ITパスポート 令和5年度 問4 の解説ストラテジ系/システム戦略
新システムを導入した際、期待できる年間効果額が500万円であるとき、次の条件でシステムを導入した後の5年間の費用対効果(期待利益の総額)を評価する。ASP利用方式の期待利益が、自社開発方式の期待利益を上回るシステム初期投資額の範囲はどれか。

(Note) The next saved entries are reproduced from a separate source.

Context: an optimization exercise on an open-source flow, tuned for small area and few clock cycles. The choices shown serve that exercise and are no tape-out recipe. The RTL was checked by simulation tests, not by an equivalence proof against the original design. No activity file was given, so power comes from the tool's default toggle rates.

### flow/config.mk
export PLATFORM = sky130hd
export DESIGN_NAME = adf4350_enc
export DESIGN_NICKNAME = adf4350_enc
export VERILOG_FILES = /design/flow/design.v
export SDC_FILE = /design/flow/constraint.sdc
export NUM_CORES = 4
export LEC_CHECK = 0
export CAP_MARGIN = 20
export CORE_MARGIN = 2
export CORE_UTILIZATION = 40
export SLEW_MARGIN = 20
### flow/constraint.sdc
create_clock -name core_clock -period 10.0 [get_ports {clk}]
set_input_delay 2.0000 -clock core_clock [delete_from_list [all_inputs] [get_ports {clk}]]
set_output_delay 2.0000 -clock core_clock [all_outputs]
set_load 0.01 [all_outputs]
### flow/design.v
module adf4350_enc (
    input  wire        clk,
    input  wire        rst,          
    input  wire        cmd_valid,
    output wire        ready,
    input  wire [3:0]  cmd_op,
    input  wire [31:0] cmd_a,
    input  wire [15:0] cmd_b,
    output reg  [31:0] result,
    output wire        fault,
    output wire [1:0]  fault_code,
    output reg         cs_n,
    output reg         sclk,
    output reg         sdata
);
    localparam [3:0] OP_INIT        = 4'h1;
    localparam [3:0] OP_SET_FREQ    = 4'h2;
    localparam [3:0] OP_GET_FREQ    = 4'h3;
    localparam [3:0] OP_SET_PD      = 4'h4;
    localparam [3:0] OP_SET_RF_EN   = 4'h5;
    localparam [3:0] OP_SET_AUX_EN  = 4'h6;
    localparam [3:0] OP_SET_RF_PWR  = 4'h7;
    localparam [3:0] OP_SET_AUX_PWR = 4'h8;
    localparam [3:0] OP_SET_FB_TYPE = 4'h9;
    reg        initd;
    reg [1:0]  fault_cause;
    reg [31:0] fkhz;         
    reg [15:0] ref_mhz;      
    reg        fb;
    reg        pd;
    reg        aux_en;
    reg        rf_en;
    reg [1:0]  aux_pwr;
    reg [1:0]  rf_pwr;
    reg        busy;         
    reg [2:0]  frame;        
    reg [4:0]  bitp;         
    reg        fin;          
    reg [3:0]  ra;           
    reg [6:0]  rb;           
    reg [15:0] rc;           
    assign fault      = |fault_cause;
    assign fault_code = fault_cause;
    assign ready      = !busy && !fault;
    reg [2:0] div;
    always @(*) begin
        if      (fkhz < 32'd68750)   div = 3'd6;
        else if (fkhz < 32'd137500)  div = 3'd5;
        else if (fkhz < 32'd275000)  div = 3'd4;
        else if (fkhz < 32'd550000)  div = 3'd3;
        else if (fkhz < 32'd1100000) div = 3'd2;
        else if (fkhz < 32'd2200000) div = 3'd1;
        else                         div = 3'd0;
    end
    wire [4:0] nj = {frame[0], bitp[3:0]};
    wire [4:0] fi = nj - {2'b00, div};
    wire       nb = fkhz[fi];
    wire [4:0]  xa = {ra, nb};
    wire        qa = (xa >= 5'd10);
    wire [3:0]  ra_n = qa ? (xa[3:0] - 4'd10) : xa[3:0];
    wire [7:0]  xb = {rb, qa};
    wire        qb = (xb >= 8'd100);
    wire [6:0]  rb_n = qb ? (xb[6:0] - 7'd100) : xb[6:0];
    wire [16:0] xc = {rc, qb};
    wire [17:0] dc = {1'b0, xc} - {2'b00, ref_mhz};
    wire        qc = !dc[17];
    wire [15:0] rc_n = qc ? dc[15:0] : xc[15:0];
    wire [9:0]  mx  = frame[0] ? ref_mhz[9:0] : rc[9:0];
    wire [6:0]  ma  = frame[0] ? 7'd0 : rb;
    wire        mi  = !frame[0] && (ra >= 4'd5);
    wire [11:0] mx12 = {2'b00, mx};
    wire [11:0] y   = (mx12 << 6) + (mx12 << 5) + (mx12 << 2)
                      + {5'd0, ma} + {11'd0, mi};
    reg [31:0] word;
    always @(*) begin
        case (frame)
            3'd0:    word = {1'b0, {16{qc}}, y, 3'd0};
            3'd1:    word = {4'b0000, 1'b1, 12'd1, y, 3'd1};
            3'd2:    word = {1'b0, 2'b11, 3'b110, 11'd0, 1'b1, 1'b0, 4'b1110,
                             2'b00, 1'b1, pd, 2'b00, 3'd2};
            3'd3:    word = {17'd0, 12'd150, 3'd3};
            3'd4:    word = {8'd0, fb, div, 8'd200, 3'b000, aux_en, aux_pwr,
                             rf_en, rf_pwr, 3'd4};
            default: word = {8'd0, 2'b01, 1'b0, 2'b11, 16'd0, 3'd5};
        endcase
    end
    wire [4:0] bitp_n = bitp - 5'd1;
    wire accept  = cmd_valid && ready;
    wire op_ok   = (cmd_op >= OP_INIT) && (cmd_op <= OP_SET_FB_TYPE);
    wire is_init = (cmd_op == OP_INIT);
    wire b_zero  = (cmd_b == 16'd0);
    wire no_init = op_ok && !is_init && !initd;
    wire ref_bad = is_init && b_zero;
    wire commit  = op_ok && (cmd_op != OP_GET_FREQ) && !no_init && !ref_bad;
    wire a_nz = |cmd_a;
    wire [1:0] a_sat = (|cmd_a[31:2]) ? 2'd3 : cmd_a[1:0];
    wire adv  = busy && !cs_n && sclk;
    wire step = adv && bitp[4] && (frame[2:1] == 2'b00);
    always @(posedge clk) begin
        if (rst) begin
            busy        <= 1'b0;
            cs_n        <= 1'b1;
            sclk        <= 1'b0;
            initd       <= 1'b0;
            fault_cause <= 2'd0;
            fb          <= 1'b0;
            pd          <= 1'b0;
            aux_en      <= 1'b0;
            rf_en       <= 1'b0;
            aux_pwr     <= 2'd0;
            rf_pwr      <= 2'd0;
        end else begin
            if (accept) begin
                if (no_init)
                    fault_cause <= 2'd1;
                else if (ref_bad)
                    fault_cause <= 2'd2;
                if (is_init && !b_zero)
                    initd <= 1'b1;
                if (commit) begin
                    busy  <= 1'b1;
                    cs_n  <= 1'b0;
                    sdata <= 1'b0;
                    frame <= 3'd5;
                    bitp  <= 5'd31;
                    fin   <= 1'b0;
                end
                case (cmd_op)
                    OP_SET_PD:      pd      <= a_nz;
                    OP_SET_RF_EN:   rf_en   <= a_nz;
                    OP_SET_AUX_EN:  aux_en  <= a_nz;
                    OP_SET_RF_PWR:  rf_pwr  <= a_sat;
                    OP_SET_AUX_PWR: aux_pwr <= a_sat;
                    OP_SET_FB_TYPE: fb      <= a_nz;
                    default: ;
                endcase
            end else if (busy) begin
                if (cs_n) begin
                    cs_n  <= 1'b0;               
                    sdata <= 1'b0;               
                end else if (!sclk) begin
                    if (fin) begin
                        cs_n <= 1'b1;
                        fin  <= 1'b0;
                        if (frame == 3'd0)
                            busy <= 1'b0;
                        else
                            frame <= frame - 3'd1;
                    end else begin
                        sclk <= 1'b1;
                    end
                end else begin
                    sclk <= 1'b0;
                    bitp <= bitp_n;              
                    if (bitp == 5'd0)
                        fin <= 1'b1;
                    else
                        sdata <= word[bitp_n];
                end
            end
        end
    end
    always @(posedge clk) begin
        if (accept && (cmd_op == OP_INIT || cmd_op == OP_SET_FREQ))
            fkhz <= cmd_a;
        if (accept && is_init)
            ref_mhz <= cmd_b;
        if (accept && cmd_op == OP_GET_FREQ)
            result <= fkhz;
    end
    always @(posedge clk) begin
        if (!busy) begin
            ra <= 4'd0;
            rb <= 7'd0;
            rc <= 16'd0;
        end else if (step) begin
            ra <= ra_n;
            rb <= rb_n;
            rc <= rc_n;
        end
    end
endmodule
This design comes from an exercise in tuning for small area, a short achievable clock period and few clock cycles per item on the open sky130 flow, not from production work. At most, simulation tests tie the RTL to the original design; equivalence was not proved. Only the layout flow was run in run 1; the RTL was not checked for function there. Power is estimated from default activity; no workload was simulated.

$ cat flow/config.mk
export PLATFORM = sky130hd
export DESIGN_NAME = pid_unit
export DESIGN_NICKNAME = pid_unit
export VERILOG_FILES = /design/flow/design.v
export SDC_FILE = /design/flow/constraint.sdc
export NUM_CORES = 4
export LEC_CHECK = 0
export CAP_MARGIN = 20
export CORE_MARGIN = 2
export CORE_UTILIZATION = 40
export SLEW_MARGIN = 20
export SYNTH_HIERARCHICAL = 1
$ cat flow/constraint.sdc
create_clock -name core_clock -period 17.5 [get_ports {clk}]
set_input_delay 3.5000 -clock core_clock [delete_from_list [all_inputs] [get_ports {clk}]]
set_output_delay 3.5000 -clock core_clock [all_outputs]
set_load 0.01 [all_outputs]
$ cat flow/design.v
module pid_in (
    input  wire [31:0] tgt,
    input  wire [31:0] now,
    input  wire [31:0] prev_err,
    input  wire [31:0] prev_time,
    output wire [31:0] e_new,       
    output wire [32:0] s_new,       
    output wire [31:0] dt_new,
    output wire        dt_is0
);
    wire        tgt_min = (tgt == 32'h80000000);
    assign e_new  = tgt_min ? 32'h7FFFFFFF : (32'd0 - tgt);
    wire [32:0] s_min = {prev_err[31], prev_err} + 33'h1_8000_0001;
    wire [32:0] s_add = {tgt[31], tgt} + {prev_err[31], prev_err};
    assign s_new  = tgt_min ? s_min : s_add;
    assign dt_new = now - prev_time;
    assign dt_is0 = (now == prev_time);
endmodule
module pid_booth_dec (
    input  wire [10:0] c,
    input  wire        flip,        
    output wire [4:0]  one,
    output wire [4:0]  two,
    output wire [4:0]  neg
);
    genvar i;
    generate
        for (i = 0; i < 5; i = i + 1) begin : g
            assign one[i] = c[2*i+1] ^ c[2*i];
            assign two[i] = (c[2*i+2] & ~c[2*i+1] & ~c[2*i]) |
                            (~c[2*i+2] & c[2*i+1] & c[2*i]);
            assign neg[i] = c[2*i+2] ^ flip;
        end
    endgenerate
endmodule
module pid_mul (
    input  wire [4:0]  one,
    input  wire [4:0]  two,
    input  wire [4:0]  neg,
    input  wire [32:0] m,
    input  wire        first,
    input  wire [64:0] acc,
    output wire [64:0] acc_nx
);
    wire [34:0] m1 = {{2{m[32]}}, m};
    wire [34:0] m2 = {m[32], m, 1'b0};
    reg  [44:0] rows [0:4];
    reg  [44:0] negs;
    integer bi;
    always @(*) begin
        negs = 45'd0;
        for (bi = 0; bi < 5; bi = bi + 1) begin : booth
            reg [34:0] sel;
            sel = ({35{one[bi]}} & m1) | ({35{two[bi]}} & m2);
            sel = sel ^ {35{neg[bi]}};
            rows[bi] = {{10{sel[34]}}, sel} << (2*bi);
            negs[2*bi] = neg[bi];
        end
    end
    wire [64:0] acc_sh = first ? 65'd0 : {acc[54:0], 10'd0};
    assign acc_nx = acc_sh + {{20{rows[0][44]}}, rows[0]} + {{20{rows[1][44]}}, rows[1]}
                  + {{20{rows[2][44]}}, rows[2]} + {{20{rows[3][44]}}, rows[3]}
                  + {{20{rows[4][44]}}, rows[4]} + {20'd0, negs};
endmodule
module pid_ifin (
    input  wire [47:0] mag,         
    input  wire        neg,
    input  wire [31:0] i_acc,
    input  wire [31:0] maxi,
    output wire [31:0] i_new
);
    wire [49:0] i_sum  = {{18{i_acc[31]}}, i_acc} + ({2'b00, mag} ^ {50{neg}})
                         + {49'd0, neg};
    wire        i_ovf  = (i_sum[49:31] != {19{i_sum[49]}});
    wire [32:0] i_lo   = {i_sum[31], i_sum[31:0]};
    wire [32:0] i_hi_d = {1'b0, maxi} - i_lo;        
    wire [32:0] i_lo_d = i_lo + {1'b0, maxi};        
    wire        i_gt   = i_ovf ? ~i_sum[49] : i_hi_d[32];
    wire        i_lt   = i_ovf ?  i_sum[49] : i_lo_d[32];
    assign i_new = i_gt ? maxi : i_lt ? (32'd0 - maxi) : i_sum[31:0];
endmodule
module pid_norm (
    input  wire [47:0] n,           
    input  wire [4:0]  d_lz,        
    output wire [79:0] rq,          
    output wire [3:0]  k_steps      
);
    function [6:0] lzc64(input [63:0] x);
        reg [31:0] a;
        reg [15:0] b;
        reg [7:0]  c;
        reg [3:0]  d;
        reg [1:0]  e;
        begin
            lzc64[6] = (x == 64'd0);
            lzc64[5] = (x[63:32] == 32'd0);
            a = lzc64[5] ? x[31:0] : x[63:32];
            lzc64[4] = (a[31:16] == 16'd0);
            b = lzc64[4] ? a[15:0] : a[31:16];
            lzc64[3] = (b[15:8] == 8'd0);
            c = lzc64[3] ? b[7:0] : b[15:8];
            lzc64[2] = (c[7:4] == 4'd0);
            d = lzc64[2] ? c[3:0] : c[7:4];
            lzc64[1] = (d[3:2] == 2'd0);
            e = lzc64[1] ? d[1:0] : d[3:2];
            lzc64[0] = ~e[1];
            if (lzc64[6]) lzc64[5:0] = 6'd0;
        end
    endfunction
    wire [6:0] n_lz = lzc64({16'd0, n}) - 7'd16;      
    wire signed [7:0] q_bits = $signed({3'b000, d_lz}) + 8'sd17 - $signed({1'b0, n_lz});
    assign k_steps = (q_bits <= 0) ? 4'd0 : q_bits[5:2] + {3'd0, |q_bits[1:0]};
    wire [3:0]  j_skip = 4'd12 - k_steps;
    wire [79:0] norm0 = {32'd0, n};
    wire [79:0] norm1 = j_skip[0] ? (norm0 << 4)  : norm0;
    wire [79:0] norm2 = j_skip[1] ? (norm1 << 8)  : norm1;
    wire [79:0] norm3 = j_skip[2] ? (norm2 << 16) : norm2;
    assign rq = j_skip[3] ? (norm3 << 32) : norm3;
endmodule
module pid_div (
    input  wire [31:0] rem,
    input  wire [3:0]  bits,
    input  wire [31:0] d,
    input  wire [33:0] d3,
    output wire [31:0] rem_nx,
    output wire [3:0]  q
);
    function [33:0] step4(input [31:0] r, input [1:0] b, input [31:0] dd,
                          input [33:0] dd3);
        reg [33:0] x;
        reg [34:0] t1, t2, t3;
        begin
            x  = {r, b};
            t1 = {1'b0, x} - {3'b000, dd};
            t2 = {1'b0, x} - {2'b00, dd, 1'b0};
            t3 = {1'b0, x} - {1'b0, dd3};
            if (!t3[34])      step4 = {2'd3, t3[31:0]};
            else if (!t2[34]) step4 = {2'd2, t2[31:0]};
            else if (!t1[34]) step4 = {2'd1, t1[31:0]};
            else              step4 = {2'd0, x[31:0]};
        end
    endfunction
    wire [33:0] st1 = step4(rem,        bits[3:2], d, d3);
    wire [33:0] st2 = step4(st1[31:0],  bits[1:0], d, d3);
    assign rem_nx = st2[31:0];
    assign q      = {st1[33:32], st2[33:32]};
endmodule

ここで、効果額及び費用は各年の期末に発生するものとし、割引率は考慮しないものとする。 [自社開発方式の条件] ・初期投資額はx万円とする。 ・運用費は、システム初期投資額にかかわらず、毎年100万円かかる。 [ASP利用方式の条件] ・初期投資は不要である。 ・毎年300万円の使用料がかかる。
この設問が問うていること
ASP利用方式と自社方式の費用対効果(採算性)の計算について問う設問です。
総合解説
ASP方式と自社方式の5年間の費用を比較して、ASP方式の方が費用が小さくなる(=期待利益が大きくなる)条件を計算します。5年間の両方式の効果額はともに500万円×5年=2,500万円で等しいため、単純に費用を比較します。ASP方式の5年間の総費用:300万円/年 × 5年 = 1,500万円。自社方式の5年間の総費用:初期投資額 + 運用費(100万円/年 × 5年) = 初期投資額 + 500万円。ASP利用方式の期待利益が自社方式より大きくなるには、自社方式の総費用がASP方式の総費用(1,500万円)を上回る必要があります。式:初期投資額 + 500万円 > 1,500万円、これより、初期投資額 > 1,000万円となります。したがって、1,000万円を超えたときが正解であり、bが適切です。